Dataset excerpts:
________________
$ cat src/rtl/fpnew_result_queue.sv
// Result FIFO behind the FPNew wrapper: buffers result/status/tag, accrues sticky fflags, supports flush.
// Optional combinational empty-queue bypass enabled by defining FPNEW_RESQ_BYPASS_EN.
module fpnew_result_queue #(
    parameter int FLEN      = 64,
    parameter int TAG_WIDTH = 5,
    parameter int DEPTH     = 4
) (
    input  logic                         clk_i,
    input  logic                         rst_ni,
    input  logic                         in_valid_i,
    output logic                         in_ready_o,
    input  logic [FLEN-1:0]              result_i,
    input  logic [4:0]                   status_i,
    input  logic [TAG_WIDTH-1:0]         tag_i,
    output logic                         out_valid_o,
    input  logic                         out_ready_i,
    output logic [FLEN-1:0]              result_o,
    output logic [4:0]                   status_o,
    output logic [TAG_WIDTH-1:0]         tag_o,
    input  logic                         flush_i,
    input  logic                         fflags_clr_i,
    output logic [4:0]                   fflags_o,
    output logic [$clog2(DEPTH+1)-1:0]   count_o
);
    localparam int PW = $clog2(DEPTH);
    localparam int CW = $clog2(DEPTH+1);
    localparam logic [CW-1:0] DEPTH_C = CW'(DEPTH);
    localparam logic [PW-1:0] LAST_C  = PW'(DEPTH-1);

    logic [FLEN-1:0]      res_mem_q [DEPTH];
    logic [4:0]           sts_mem_q [DEPTH];
    logic [TAG_WIDTH-1:0] tag_mem_q [DEPTH];

    logic [PW-1:0] wr_ptr_q, wr_ptr_d, rd_ptr_q, rd_ptr_d;
    logic [CW-1:0] count_q, count_d;
    logic [4:0]    fflags_q, fflags_d;

    logic empty_w, bypass_w, pop_w, mem_pop_w, push_w;

    function automatic logic [PW-1:0] next_ptr(input logic [PW-1:0] ptr);
        return (ptr == LAST_C) ? '0 : ptr + PW'(1);
    endfunction

    assign empty_w    = (count_q == '0);
    assign in_ready_o = (count_q < DEPTH_C);

`ifdef FPNEW_RESQ_BYPASS_EN
    assign bypass_w = empty_w && in_valid_i && !flush_i;
`else
    assign bypass_w = 1'b0;
`endif

    // Outputs are forced to zero while empty so unreset storage never leaks out
    always_comb begin
        out_valid_o = 1'b0;
        result_o    = '0;
        status_o    = '0;
        tag_o       = '0;
        if (!empty_w) begin
            out_valid_o = 1'b1;
            result_o    = res_mem_q[rd_ptr_q];
            status_o    = sts_mem_q[rd_ptr_q];
            tag_o       = tag_mem_q[rd_ptr_q];
        end else if (bypass_w) begin
            out_valid_o = 1'b1;
            result_o    = result_i;
            status_o    = status_i;
            tag_o       = tag_i;
        end
    end

    assign pop_w     = out_valid_o && out_ready_i;
    assign mem_pop_w = pop_w && !empty_w;
    // A bypassed entry taken by writeback in the same cycle is never stored
    assign push_w    = in_valid_i && in_ready_o && !flush_i && !(bypass_w && out_ready_i);

    always_comb begin
        wr_ptr_d = wr_ptr_q;
        rd_ptr_d = rd_ptr_q;
        count_d  = count_q;
        if (flush_i) begin
            wr_ptr_d = '0;
            rd_ptr_d = '0;
            count_d  = '0;
        end else begin
            if (push_w)    wr_ptr_d = next_ptr(wr_ptr_q);
            if (mem_pop_w) rd_ptr_d = next_ptr(rd_ptr_q);
            if (push_w && !mem_pop_w)      count_d = count_q + CW'(1);
            else if (!push_w && mem_pop_w) count_d = count_q - CW'(1);
        end
    end

    // Clear takes effect before the retiring entry accrues
    assign fflags_d = (fflags_clr_i ? 5'b0 : fflags_q) | (pop_w ? status_o : 5'b0);

    always_ff @(posedge clk_i or negedge rst_ni) begin
        if (!rst_ni) begin
            wr_ptr_q <= '0;
            rd_ptr_q <= '0;
            count_q  <= '0;
            fflags_q <= '0;
        end else begin
            wr_ptr_q <= wr_ptr_d;
            rd_ptr_q <= rd_ptr_d;
            count_q  <= count_d;
            fflags_q <= fflags_d;
        end
    end

    always_ff @(posedge clk_i) begin
        if (push_w) begin
            res_mem_q[wr_ptr_q] <= result_i;
            sts_mem_q[wr_ptr_q] <= status_i;
            tag_mem_q[wr_ptr_q] <= tag_i;
        end
    end

    assign fflags_o = fflags_q;
    assign count_o  = count_q;

endmodule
________________
The full data, repeated exactly, is the only acceptable output.

Result of the task ->
$ cat src/rtl/fpnew_result_queue.sv
// Result FIFO behind the FPNew wrapper: buffers result/status/tag, accrues sticky fflags, supports flush.
// Optional combinational empty-queue bypass enabled by defining FPNEW_RESQ_BYPASS_EN.
module fpnew_result_queue #(
    parameter int FLEN      = 64,
    parameter int TAG_WIDTH = 5,
    parameter int DEPTH     = 4
) (
    input  logic                         clk_i,
    input  logic                         rst_ni,
    input  logic                         in_valid_i,
    output logic                         in_ready_o,
    input  logic [FLEN-1:0]              result_i,
    input  logic [4:0]                   status_i,
    input  logic [TAG_WIDTH-1:0]         tag_i,
    output logic                         out_valid_o,
    input  logic                         out_ready_i,
    output logic [FLEN-1:0]              result_o,
    output logic [4:0]                   status_o,
    output logic [TAG_WIDTH-1:0]         tag_o,
    input  logic                         flush_i,
    input  logic                         fflags_clr_i,
    output logic [4:0]                   fflags_o,
    output logic [$clog2(DEPTH+1)-1:0]   count_o
);
    localparam int PW = $clog2(DEPTH);
    localparam int CW = $clog2(DEPTH+1);
    localparam logic [CW-1:0] DEPTH_C = CW'(DEPTH);
    localparam logic [PW-1:0] LAST_C  = PW'(DEPTH-1);

    logic [FLEN-1:0]      res_mem_q [DEPTH];
    logic [4:0]           sts_mem_q [DEPTH];
    logic [TAG_WIDTH-1:0] tag_mem_q [DEPTH];

    logic [PW-1:0] wr_ptr_q, wr_ptr_d, rd_ptr_q, rd_ptr_d;
    logic [CW-1:0] count_q, count_d;
    logic [4:0]    fflags_q, fflags_d;

    logic empty_w, bypass_w, pop_w, mem_pop_w, push_w;

    function automatic logic [PW-1:0] next_ptr(input logic [PW-1:0] ptr);
        return (ptr == LAST_C) ? '0 : ptr + PW'(1);
    endfunction

    assign empty_w    = (count_q == '0);
    assign in_ready_o = (count_q < DEPTH_C);

`ifdef FPNEW_RESQ_BYPASS_EN
    assign bypass_w = empty_w && in_valid_i && !flush_i;
`else
    assign bypass_w = 1'b0;
`endif

    // Outputs are forced to zero while empty so unreset storage never leaks out
    always_comb begin
        out_valid_o = 1'b0;
        result_o    = '0;
        status_o    = '0;
        tag_o       = '0;
        if (!empty_w) begin
            out_valid_o = 1'b1;
            result_o    = res_mem_q[rd_ptr_q];
            status_o    = sts_mem_q[rd_ptr_q];
            tag_o       = tag_mem_q[rd_ptr_q];
        end else if (bypass_w) begin
            out_valid_o = 1'b1;
            result_o    = result_i;
            status_o    = status_i;
            tag_o       = tag_i;
        end
    end

    assign pop_w     = out_valid_o && out_ready_i;
    assign mem_pop_w = pop_w && !empty_w;
    // A bypassed entry taken by writeback in the same cycle is never stored
    assign push_w    = in_valid_i && in_ready_o && !flush_i && !(bypass_w && out_ready_i);

    always_comb begin
        wr_ptr_d = wr_ptr_q;
        rd_ptr_d = rd_ptr_q;
        count_d  = count_q;
        if (flush_i) begin
            wr_ptr_d = '0;
            rd_ptr_d = '0;
            count_d  = '0;
        end else begin
            if (push_w)    wr_ptr_d = next_ptr(wr_ptr_q);
            if (mem_pop_w) rd_ptr_d = next_ptr(rd_ptr_q);
            if (push_w && !mem_pop_w)      count_d = count_q + CW'(1);
            else if (!push_w && mem_pop_w) count_d = count_q - CW'(1);
        end
    end

    // Clear takes effect before the retiring entry accrues
    assign fflags_d = (fflags_clr_i ? 5'b0 : fflags_q) | (pop_w ? status_o : 5'b0);

    always_ff @(posedge clk_i or negedge rst_ni) begin
        if (!rst_ni) begin
            wr_ptr_q <= '0;
            rd_ptr_q <= '0;
            count_q  <= '0;
            fflags_q <= '0;
        end else begin
            wr_ptr_q <= wr_ptr_d;
            rd_ptr_q <= rd_ptr_d;
            count_q  <= count_d;
            fflags_q <= fflags_d;
        end
    end

    always_ff @(posedge clk_i) begin
        if (push_w) begin
            res_mem_q[wr_ptr_q] <= result_i;
            sts_mem_q[wr_ptr_q] <= status_i;
            tag_mem_q[wr_ptr_q] <= tag_i;
        end
    end

    assign fflags_o = fflags_q;
    assign count_o  = count_q;

endmodule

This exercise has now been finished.